## HOW TO COMPLETE THIS TASK
For the records below, count the lines containing the word "above" and reply with the number alone.

╭─ GIVEN ENTRIES

--- config.mk ---
export PLATFORM = sky130hd
export DESIGN_NAME = piso_tx
export DESIGN_NICKNAME = d
export VERILOG_FILES = /design/src/rtl/piso_tx_pkg.sv /design/src/rtl/piso_shreg.sv /design/src/rtl/piso_tx.sv
export SDC_FILE = /design/constraint.sdc
export NUM_CORES = 1
export LEC_CHECK = 0
export BUFFER_PORTS_ARGS = -buffer_cell sky130_fd_sc_hd__buf_4
export CELL_PAD_IN_SITES_DETAIL_PLACEMENT = 1
export CELL_PAD_IN_SITES_GLOBAL_PLACEMENT = 1
export CORE_MARGIN = 4
export CORE_UTILIZATION = 37
export CTS_CLUSTER_SIZE = 28
export DETAILED_ROUTE_END_ITERATION = 10
export GPL_ROUTABILITY_DRIVEN = 0
export GPL_TIMING_DRIVEN = 0
export HOLD_SLACK_MARGIN = 0.05
export PLACE_DENSITY = 0.79
export RECOVER_POWER = 50
export SLEW_MARGIN = 20
export SYNTH_ARGS = -nofsm -noshare
export SYNTH_HDL_FRONTEND = slang
export SYNTH_SLANG_ARGS = --single-unit
export TNS_END_PERCENT = 30
--- constraint.sdc ---
create_clock -name CLK -period 1.85 [get_ports CLK]
set_clock_uncertainty 0.2 [all_clocks]
set_input_delay 0.37 -clock CLK [delete_from_list [all_inputs] [get_ports CLK]]
set_output_delay 0.37 -clock CLK [all_outputs]
set_load 0.05 [all_outputs]
--- src/rtl/piso_tx_pkg.sv ---
// Shared definitions for the piso_tx serialiser.
// Optional feature macro: PISO_TX_PARITY_EN (adds the even-parity PAR cycle).
package piso_tx_pkg;

  localparam int unsigned PISO_TX_WIDTH = 8;

  typedef enum logic [1:0] {
`ifdef PISO_TX_PARITY_EN
    IDLE  = 2'd0,
    SHIFT = 2'd1,
    PAR   = 2'd2
`else
    IDLE  = 2'd0,
    SHIFT = 2'd1
`endif
  } piso_state_t;

endpackage

--- src/rtl/piso_shreg.sv ---
// WIDTH-bit loadable left-shift register; zeros enter at the LSB.
// Reset has priority over load, load has priority over shift.
module piso_shreg #(
  parameter int unsigned WIDTH = 8
) (
  input  logic             CLK,
  input  logic             RST,
  input  logic             LD,
  input  logic             SH,
  input  logic [WIDTH-1:0] D,
  output logic             MSB
);

  logic [WIDTH-1:0] q;

  // register update: reset, parallel load, or shift left by one
  always_ff @(posedge CLK) begin
    if (RST) begin
      q <= '0;
    end else if (LD) begin
      q <= D;
    end else if (SH) begin
      q <= {q[WIDTH-2:0], 1'b0};
    end
  end

  assign MSB = q[WIDTH-1];

endmodule

--- src/rtl/piso_tx.sv ---
// Parallel-in serial-out transmitter, MSB first, one bit per CLK.
// Optional feature macro: PISO_TX_PARITY_EN (one even-parity bit after the data).
module piso_tx
  import piso_tx_pkg::*;
#(
  parameter int unsigned WIDTH = PISO_TX_WIDTH
) (
  input  logic             CLK,
  input  logic             RST,
  input  logic [WIDTH-1:0] DIN,
  input  logic             LOAD,
  output logic             READY,
  output logic             SOUT,
  output logic             FRAME,
  output logic             DONE
);

  localparam int unsigned CW = $clog2(WIDTH + 1);
  localparam logic [CW-1:0] LAST = CW'(WIDTH - 1);

  piso_state_t      state_q, state_d;
  logic [CW-1:0]    cnt_q;
  logic             done_q;
  logic             ld, sh;
  logic [WIDTH-1:0] ld_data;
  logic             load_acc;
`ifdef PISO_TX_PARITY_EN
  logic             par_q;
`endif

  assign load_acc = (state_q == IDLE) && LOAD;

  // next-state and shift-register control
  // The parity bit is reloaded into the MSB on the last data edge, so SOUT
  // stays a direct flop output in every state, including PAR.
  always_comb begin
    state_d = state_q;
    ld      = 1'b0;
    sh      = 1'b0;
    ld_data = DIN;
    case (state_q)
      IDLE: begin
        if (LOAD) begin
          ld      = 1'b1;
          state_d = SHIFT;
        end
      end
      SHIFT: begin
        if (cnt_q == LAST) begin
`ifdef PISO_TX_PARITY_EN
          ld      = 1'b1;
          ld_data = {par_q, {(WIDTH-1){1'b0}}};
          state_d = PAR;
`else
          sh      = 1'b1;
          state_d = IDLE;
`endif
        end else begin
          sh = 1'b1;
        end
      end
`ifdef PISO_TX_PARITY_EN
      PAR: begin
        sh      = 1'b1;
        state_d = IDLE;
      end
`endif
      default: state_d = IDLE;
    endcase
  end

  // state, bit counter, done pulse and parity registers
  always_ff @(posedge CLK) begin
    if (RST) begin
      state_q <= IDLE;
      cnt_q   <= '0;
      done_q  <= 1'b0;
`ifdef PISO_TX_PARITY_EN
      par_q   <= 1'b0;
`endif
    end else begin
      state_q <= state_d;
      done_q  <= (state_q != IDLE) && (state_d == IDLE);
      if (load_acc) begin
        cnt_q <= '0;
      end else if (state_q == SHIFT) begin
        cnt_q <= cnt_q + CW'(1);
      end
`ifdef PISO_TX_PARITY_EN
      if (load_acc) begin
        par_q <= ^DIN;
      end
`endif
    end
  end

  piso_shreg #(.WIDTH(WIDTH)) u_shreg (
    .CLK (CLK),
    .RST (RST),
    .LD  (ld),
    .SH  (sh),
    .D   (ld_data),
    .MSB (SOUT)
  );

  assign READY = (state_q == IDLE);
  assign FRAME = (state_q != IDLE);
  assign DONE  = done_q;

endmodule

**Word-level counts from Yosys, hierarchy flattened**

Cells that the tools add are included.

- Bits in registers: 15
- Input bits: 11

- Multiplexer cells: 8
- Eq/ne operators: 2
- Reductions and logical operators: 7
- $add $sub $neg: 1

Operators with widths:

| operator | number |
|---|---|
| $mux 8 | 2 |
| $add 4x1->4 const B | 1 |
| $eq 4x3->1 const B | 1 |
| $logic_not 2->1 | 2 |
| $mux 2 | 2 |
| $pmux 2 s2 | 1 |
| $reduce_bool 2->1 | 2 |
| $mux 1 | 3 |
| $eq 2x1->1 const B | 1 |
| $logic_and 1x1->1 | 2 |
| $reduce_or 2->1 | 1 |

**Depth between registers and ports, before layout**

Gate-level depths: netlist of run 1.

- Depth in word-level cells: 5
- Mapped depth: 6
- Gate-level depth less buffers: 5

**Hierarchy**

Synthesis of run 1 repeated with hierarchy kept, for this count alone.

- Cell total of the unflattened synthesis: 66
- Area, all modules: 660.6 um^2

By module, submodules not included:

| module | cells each | times used | area an instance (um^2) |
|---|---|---|---|
| piso_shreg | 35 | 1 | 369.1 |
| piso_tx | 31 | 1 | 291.5 |

**Least setup slack after synthesis of run 1**

Ideal clock, no wire load.

- Path type: register -> output
- Start point: register state_q[0]
- End point: output READY
- Setup slack: -56 ps
- Data arrival time: 1336 ps
- Buffers on the path: 1
- Cell stages (with the launch flop): 5
- Path through: dfxtp_1 -> buf_6 -> inv_1 -> nand2_1 -> inv_1

- Longest elaborated chain between the ends: 1

RTL lines:

| what | line | RTL |
|---|---|---|
| start, declared | piso_tx.sv:21 | `piso_state_t state_q, state_d;` |
| start signal, assigned | piso_tx.sv:82 | `state_q <= state_d;` |
| $logic_not 2->1 | piso_tx.sv:106 | `assign READY = (state_q == IDLE);` |
| end, declared | piso_tx.sv:12 | `output logic READY,` |

No other way between the ends.

**Final worst setup path of run 1**

Same ends and word-level chain as after synthesis.

==> results of run 1 <==
-- through the flow --
step / setup slack, ps / util, % / std cells
3_5_place_dp: 289.3 / 47.33 / 110
6_report: 79.22 / 50.48 / 117
3_3_place_gp: 292.2 / 47.33 / 110
2_1_floorplan: 162.8 / - / 71
5_1_grt: 3.794 / 50.48 / 117
4_1_cts: 37.96 / 49.52 / 115
-- path summary, 6_finish.rpt --
check	startpoint	slack, ps	end	cells after the start
worst max-delay path	state_q[0]	80	READY	5
worst min-delay path	DIN[0]	130	u_shreg.q[0]	3
worst max register to register	state_q[0]	290	cnt_q[2]	5
worst min register to register	u_shreg.q[0]	280	u_shreg.q[0]	2
-- repair_timing --
| item | in CTS | in global routing |
|---|---|---|
| buffers inserted | 1 | 2 |
| setup endpoints to repair | 1 | 2 |
| gates resized for setup | 2 | 1 |
-- power groups by stage --
stage          sequential [uW]  combinational [uW]  clock [uW]
2_1_floorplan              365                70.1           0
3_3_place_gp               357                 117           0
3_5_place_dp               358                 118           0
4_1_cts                    350                 122         201
5_1_grt                    354                 136         221
6_report                   351                 125         197
-- critical path: stages, from the launching register on --
cell,delay [ps]
dfxtp_1,330
buf_6,110
clkinvlp_4,100
nand2_2,100
clkinvlp_4,90
buf_4,180
-- metal layers --
metal / vias to the layer above / global-route usage, % / routed length, um
met5: - / 0 / 0
met4: 0 / 6.726 / 34
met3: 5 / 3.858 / 81
met2: 10 / 21.74 / 743
met1: 260 / 17.18 / 666
li1: 295 / - / -
-- Yosys cell counts --
library cell,n
dfxtp_1,15
nor2_1,13
a211oi_1,7
inv_1,4
o22ai_1,4
nand3_1,3
a21oi_1,2
buf_6,2
mux2i_1,2
nand2b_1,2
o2bb2ai_1,2
xor2_1,2
a21oi_2,1
a31o_2,1
a41oi_1,1
clkbuf_1,1
conb_1,1
ha_1,1
nand2_1,1
nand2b_4,1
nand3b_1,1
o21ai_0,1
o21ba_2,1
or3_4,1
or3b_4,1
-- placed cells by master (no fill, tap or decap), types with 2 or more instances in the layout --
cell	count
clkbuf_1	2
o22ai_1	4
clkbuf_4	3
a21oi_1	2
nand3_1	3
clkinvlp_4	2
xor2_1	2
a211oi_1	7
nand2b_1	2
dfxtp_1	14
buf_4	17
o2bb2ai_1	2
buf_6	2
mux2i_1	2
nor2_1	13
-- logic make-up (layout without fill, tap and decap cells) --
logic type / count (synthesis) / in the layout
xor gates and xnor gates: 2 / 2
other: 1 / 1
buffers and inverters: 7 / 28
DFF: 15 / 15
and+or+nand+nor: 23 / 23
muxes: 2 / 2
AOI/OAI and AO/OA: 20 / 20
adders and majority gates: 1 / 1
-- registers in the layout, summed over array words and instances, names as in the netlist --
signal,count
state_q,2
DONE,1
cnt_q,4
u_shreg.q,8
-- final cells by class --
cell class | count | area, um^2 | share of cell area [%]
timing repair buffer | 17 | 127.6 | 14.80
sequential | 15 | 301.5 | 34.98
multi-input combinational | 49 | 326.6 | 37.88
clock buffer | 4 | 26.28 | 3.048
inverter | 4 | 22.52 | 2.612
buffer | 3 | 26.28 | 3.048
tap | 25 | 31.28 | 3.628
==> results by group, run 1 <==
Routing
  • Drt first-iter violations: 3
  • DRT antenna net count: 0
  • Vias: 570
  • TritonRoute pass-1 iters: 4
  • Post-route DRC: 0
  • Vias per inst: roughly 4.9
  • Mean routed wirelength per cell: 13.03 um
  • Final WL: 1.525 mm

Clocking
  • Clock sink count: 15
  • Longest Clk Path Bufs: 2
  • Hold-fix buffers at CTS: 0
  • CTS Buf Count: 3
  • Clk root buf: clkbuf_4
  • CTS clk-pin slew, worst paths: 100 ps
  • Clk_lat worst skew: 290 ps
  • CTS H-tree lvls: 1
  • CTS tree: built

Timing
  • RSZ-0062 raised after global routing: no
  • Hold Vio Cnt, Final: 0
  • Worst hold slack: approximately 130 ps
  • Tcrit/Tclk final: between 90% and 100%
  • Final Setup Violations: 0
  • Slew Limit Fails: 0
  • Highest clock rate: 0.5647 GHz
  • Period minus WS final: 1771 ps
  • Sum Neg Setup Slack: 0 ps

Logic synthesis
  • Post-synthesis mux area share: 3.008%
  • Synth Area in Compound Gates: 21.99%
  • Synth cell types: 25
  • Largest family of logic cells by synthesized area: compound AO/OA/AOI/OAI gates
  • Area contributors post-synth: dfxtp_1, a211oi_1, nor2_1
  • Synth Area in Simple Gates: 18.61%
  • Ys Warns: 0
  • XOR/XNOR share of the synthesized area: approximately 2.6%
  • Synth Instances: 71
  • Post-synth top area share: 45.11%
  • Adder and majority gate portion of the synthesized area: 1.880%
  • Sequential area share after synthesis: 45.11%
  • Post-synthesis cell area: 665.6 um^2
  • Mapped Avg Cell Area: 9.375 um^2
  • Post-synthesis sequential element count: 15
  • Syn nets: 83
  • Post-synth top area cell: dfxtp_1

Power and ir drop
  • Combinational Power Share: 18.6%
  • Net switching fraction of the power: about 29%
  • Maximum VDD drop: 0.3648 mV
  • Sequential share of power: 52.1%
  • Power per cell area: 780.4 nW/um^2
  • Power, Total: around 670 uW
  • Clock Power Share: 29.3%
  • Leakage: 0.0003609 uW
  • Switching component of the power: 192.1 uW
  • Cell internal pwr: 480.7 uW

Job
  • Max-cap violations: 0

Floorplanning
  • Core Box Area: 1708 um^2
  • Die W: 50.42 um
  • FP Rows: 15
  • Die height: between 50 and 60 um
  • Starting Density: 38.97%
  • Die ar.: 2542 um^2
  • I/O pins: 15

Outcome
  • Status: complete, no violations

Worst setup path
  • Arr. time, crit path: 1200 ps
  • CP required: roughly 1300 ps
  • CP Launch Type: flip-flop
  • CP Max Fanout: 4
  • Setup crit end kind: output pin
  • Crit Path Category: flip-flop to output pin

Placement
  • Number of buffers added on ports: 14
  • DP Area: roughly 800 um^2
  • DP HPWL: 1.006 mm

Global routing
  • Largest net degree at the start of global routing: 11
  • Overall Global Routing Usage: roughly 14%
  • First-pass GRT wire length: roughly 2.6 mm
  • Vias in the first global route: 533
  • Initial antenna violation count: 0
  • Total grt overflow: 0

Layout
  • ANT cells: 0
  • Layout Area Growth over Synthesis: 29.51%
  • Layout cells sized above 1: 34.78%
  • Post-route cell area: approximately 860 um^2
  • Fill cell total of the finished layout: 204
  • Layout net count: 105

Min path
  • Hold/Removal Path Class: input port to flip-flop
No activity file was read; power rests on OpenSTA's default activity.
==> inputs of run 2 (changes only) <==
--- a/config.mk
+++ b/config.mk
@@ -9,13 +9,13 @@
 export CELL_PAD_IN_SITES_DETAIL_PLACEMENT = 1
 export CELL_PAD_IN_SITES_GLOBAL_PLACEMENT = 1
 export CORE_MARGIN = 4
-export CORE_UTILIZATION = 37
+export CORE_UTILIZATION = 40
 export CTS_CLUSTER_SIZE = 28
 export DETAILED_ROUTE_END_ITERATION = 10
 export GPL_ROUTABILITY_DRIVEN = 0
 export GPL_TIMING_DRIVEN = 0
 export HOLD_SLACK_MARGIN = 0.05
-export PLACE_DENSITY = 0.79
+export PLACE_DENSITY = 0.84
 export RECOVER_POWER = 50
 export SLEW_MARGIN = 20
 export SYNTH_ARGS = -nofsm -noshare
==> constraint.sdc (replaced) <==
create_clock -name CLK -period 2.15 [get_ports CLK]
set_clock_uncertainty 0.2 [all_clocks]
set_input_delay 0.43 -clock CLK [delete_from_list [all_inputs] [get_ports CLK]]
set_output_delay 0.43 -clock CLK [all_outputs]
set_load 0.05 [all_outputs]
==> run 2 against run 1 <==
Net effect:
- cell count shrank 10%
- design area shrank 5.2%
- total power shrank 16%
- routed wire length increased by 0.66%
==> results by group, run 2 (synthesis gave the netlist of run 1 again) <==
Floorplanning
  • Die height: slightly below 50 um
  • I/O pins: 15
  • Starting Density: 43.18%
  • Die W: 48.80 um
  • Core Box Area: around 1500 um^2
  • Die ar.: 2381 um^2
  • FP Rows: 14

Timing
  • Highest clock rate: 0.5170 GHz
  • Sum Neg Setup Slack: 0 ps
  • Hold Vio Cnt, Final: 0
  • RSZ-0062 raised after global routing: no
  • Slew Limit Fails: 0
  • Tcrit/Tclk final: 89.96%
  • Final Setup Violations: 0
  • Period minus WS final: 1934 ps

Routing
  • TritonRoute pass-1 iters: 1
  • Mean routed wirelength per cell: 14.62 um
  • Post-route DRC: 0
  • Vias: ~570
  • Drt first-iter violations: 0
  • Vias per inst: between 5 and 6
  • Final WL: roughly 1.5 mm
  • DRT antenna net count: 0

Min path
  • Hold/Removal Path Class: input port to flip-flop
  • Hold wc startpoint: DIN[0]

Layout
  • ANT cells: 0
  • Largest regs: u_shreg.q x8, cnt_q x4, state_q x2
  • Layout cells sized above 1: 28.09%
  • Commonest non-fill, non-tap cell in the layout: dfxtp_1
  • Largest register FFs: 8
  • Most frequent cells in the layout: dfxtp_1, buf_4, nor2_1
  • Layout Area Growth over Synthesis: 22.74%
  • Reg with most FFs: u_shreg.q
  • Layout net count: 102
  • Fill cell total of the finished layout: 195

Worst setup path
  • CP required: 1520 ps
  • Worst setup path startpoint: state_q[0]
  • Peak per-stage delay on the critical path: 320 ps
  • Arr. time, crit path: 1300 ps
  • R2r startpoint: state_q[0]
  • Top cell by count, worst path: inv_1
  • CP Max Fanout: 9
  • Critical path's slowest cell: dfxtp_1
  • Crit Path Category: flip-flop to output pin
  • Setup crit end kind: output pin
  • Critical-path cell list: buf_6 -> inv_1 -> nand2_1 -> inv_1 -> buf_4
  • CP Launch Type: flip-flop

Job
  • Max-cap violations: 0

Clocking
  • Clk_lat worst skew: ~290 ps
  • CTS tree: built
  • Setup Buffers After CTS: 0
  • CTS H-tree lvls: 1
  • Clock sink count: 15
  • Post-cts sizing count: 0
  • CTS clk-pin slew, worst paths: about 90 ps
  • Clk root buf: clkbuf_4
  • CTS Buf Count: 3
  • Longest Clk Path Bufs: 2
  • Hold-fix buffers at CTS: 0

Power and ir drop
  • Leakage: 0.0003486 uW
  • Maximum VDD drop: 0.3708 mV
  • Power per cell area: 693.6 nW/um^2
  • Power, Total: 566.7 uW

Global routing
  • Vias in the first global route: 614
  • First-pass GRT wire length: 2.691 mm
  • Largest net degree at the start of global routing: 11
  • Initial antenna violation count: 0
  • Overall Global Routing Usage: between 10 and 15%
  • Total grt overflow: 0

Outcome
  • Status: complete, no violations

Placement
  • Number of buffers added on ports: 14
  • DP HPWL: 1.187 mm
run 2: cell count changes in the layout (fill, tap and decap cells not counted):
cell,previous run,this run
o21ba_1,1,0
dfxtp_2,1,0
dfxtp_1,14,15
clkinvlp_4,2,0
o21ba_2,0,1
inv_2,1,0
buf_4,17,14
nand2_2,1,0
inv_1,1,4
nand2_1,0,1
run 2: stage by stage:
step	hold WS (ps)	instances	worst slack, ps	utilization [%]	instance area (um^2)
after floorplan	247.2	71	184.3	-	665.6
after global placement	268.0	101	549.1	51.30	790.8
after detailed placement	276.6	101	525.4	51.30	790.8
after CTS	190.3	105	194.8	53.00	817.0
after global routing	199.2	105	60.97	53.00	817.0
final	195.4	105	215.9	53.00	817.0
run 2: path summary, 6_finish.rpt:
path             endpoint  slack (ps)  cells after the start
max reg2reg      cnt_q[1]         710                      4
min reg2reg  u_shreg.q[0]         280                      2
max                 READY         220                      5
min          u_shreg.q[0]         200                      3
run 2: worst max-delay path, delay by kind of cell, from the launching register on:
family / cells / cell delay [ps]
simple gates: 1 / 110
buf+inv: 4 / 600
flops: 1 / 320
run 2: area by class of cell:
| class | instances | area, um^2 | share of cell area (%) |
|---|---|---|---|
| multi-input combinational | 49 | 324.1 | 39.66 |
| sequential | 15 | 300.3 | 36.75 |
| timing repair buffer | 14 | 105.1 | 12.86 |
| clock buffer | 4 | 26.28 | 3.216 |
| buffer | 3 | 26.28 | 3.216 |
| tap | 16 | 20.02 | 2.450 |
| inverter | 4 | 15.01 | 1.838 |
run 2: power by group:
group | internal [uW] | switching, uW
clock network | 72.2 | 91.2
logic | 44.0 | 57.7
registers | 293 | 8.81
run 2: routing by layer:
layer | track usage, % | part of all wire (%)
met4 | 9.417 | 2.3
met2 | 25.22 | 52
met1 | 15.89 | 41
met5 | 0 | 0
met3 | 3.364 | 3.8
==> inputs of run 3 (changes only) <==
==> constraint.sdc (replaced) <==
create_clock -name CLK -period 2.15 [get_ports CLK]
set_clock_uncertainty 0.2 [all_clocks]
set_input_delay 0.1075 -clock CLK [delete_from_list [all_inputs] [get_ports CLK]]
set_output_delay 0.1075 -clock CLK [all_outputs]
set_load 0.05 [all_outputs]
==> run 3 against run 2 <==
Net effect:
- count of clock-buffer cells in the layout is the same
- utilization increased by 6.0 points
- register-to-register slack got worse by 430 ps
- die area stayed put
- combinational power increased by 16%
- via count rose by 8.8%
- setup slack better by 68 ps
- global-route usage is 4.9 points higher
- critical path type is now flip-flop to flip-flop
==> results by group, run 3 (synthesis gave the netlist of run 1 again) <==
Worst setup path
  • CP Launch Type: flip-flop
  • Critical path's slowest cell: dlygate4sd3_1
  • Peak per-stage delay on the critical path: 570 ps
  • Setup crit end kind: flip-flop
  • CP required: 2150 ps
  • Worst setup path startpoint: state_q[0]
  • CP Max Fanout: 9
  • Arr. time, crit path: 1870 ps
  • Crit Path Category: flip-flop to flip-flop
  • R2r startpoint: state_q[0]
  • Critical-path cell list: buf_6 -> inv_1 -> o2bb2ai_1 -> dlygate4sd3_1 -> a211oi_1
  • Slack of the worst reg-to-reg path: roughly 280 ps

Timing
  • Final Setup Violations: 0
  • Slew HR: 60.81%
  • Period minus WS final: between 1500 and 2000 ps
  • Worst-Margin Slew: roughly 590 ps
  • Sum Neg Setup Slack: 0 ps
  • Highest clock rate: 0.5359 GHz
  • Tcrit/Tclk final: 86.80%
  • RSZ-0062 raised after global routing: no
  • Hold Vio Cnt, Final: 0
  • Slew Limit Fails: 0
  • Final WS setup: 283.9 ps

Clocking
  • Setup Buffers After CTS: 0
  • Clk root buf: clkbuf_4
  • Clock sink count: 15
  • Clk_lat worst skew: 300 ps
  • CTS clk-pin slew, worst paths: roughly 100 ps
  • Post-cts sizing count: 0
  • Hold-fix buffers at CTS: 10
  • CTS tree: built
  • CTS H-tree lvls: 1
  • CTS Buf Count: 3
  • Longest Clk Path Bufs: 2

Min path
  • Hold wc startpoint: DIN[2]
  • Hold/Removal Path Class: input port to flip-flop

Layout
  • Reg with most FFs: u_shreg.q
  • Post-route cell area: ~910 um^2
  • Largest regs: u_shreg.q x8, cnt_q x4, state_q x2
  • Final Instance Count excl. Fillers: 115
  • Layout Area Growth over Synthesis: 36.65%
  • Layout cells sized above 1: 22.22%
  • Largest register FFs: 8
  • Layout net count: 112
  • Commonest non-fill, non-tap cell in the layout: dfxtp_1
  • Most frequent cells in the layout: dfxtp_1, nor2_1, buf_4
  • Fill cell total of the finished layout: 178
  • ANT cells: 0

Routing
  • TritonRoute pass-1 iters: 4
  • Vias per inst: 5.374
  • Post-route DRC: 0
  • Mean routed wirelength per cell: 17.13 um
  • Vias: 618
  • Drt first-iter violations: 3
  • Final WL: between 1.5 and 2 mm
  • DRT antenna net count: 0

Floorplanning
  • FP Rows: 14
  • Die W: 48.80 um
  • Core Box Area: 1541 um^2
  • Die height: approximately 49 um
  • Die ar.: approximately 2400 um^2
  • I/O pins: 15
  • Starting Density: 43.18%

Global routing
  • Overall Global Routing Usage: 19.53%
  • First-pass GRT wire length: 3.353 mm
  • Total grt overflow: 0
  • Largest net degree at the start of global routing: 11
  • Initial antenna violation count: 0
  • Vias in the first global route: roughly 680

Placement
  • Placed cells: 101
  • DP HPWL: 1.187 mm
  • Number of buffers added on ports: 14
  • Pre-CTS setup slack: 718.6 ps
  • DP Area: around 800 um^2

Job
  • Max-cap violations: 0

Power and ir drop
  • Power per cell area: 648.0 nW/um^2
  • Leakage: 0.0003868 uW
  • Maximum VDD drop: 0.4432 mV

Outcome
  • Status: complete, no violations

╰─

## EXERCISE RESPONSE
4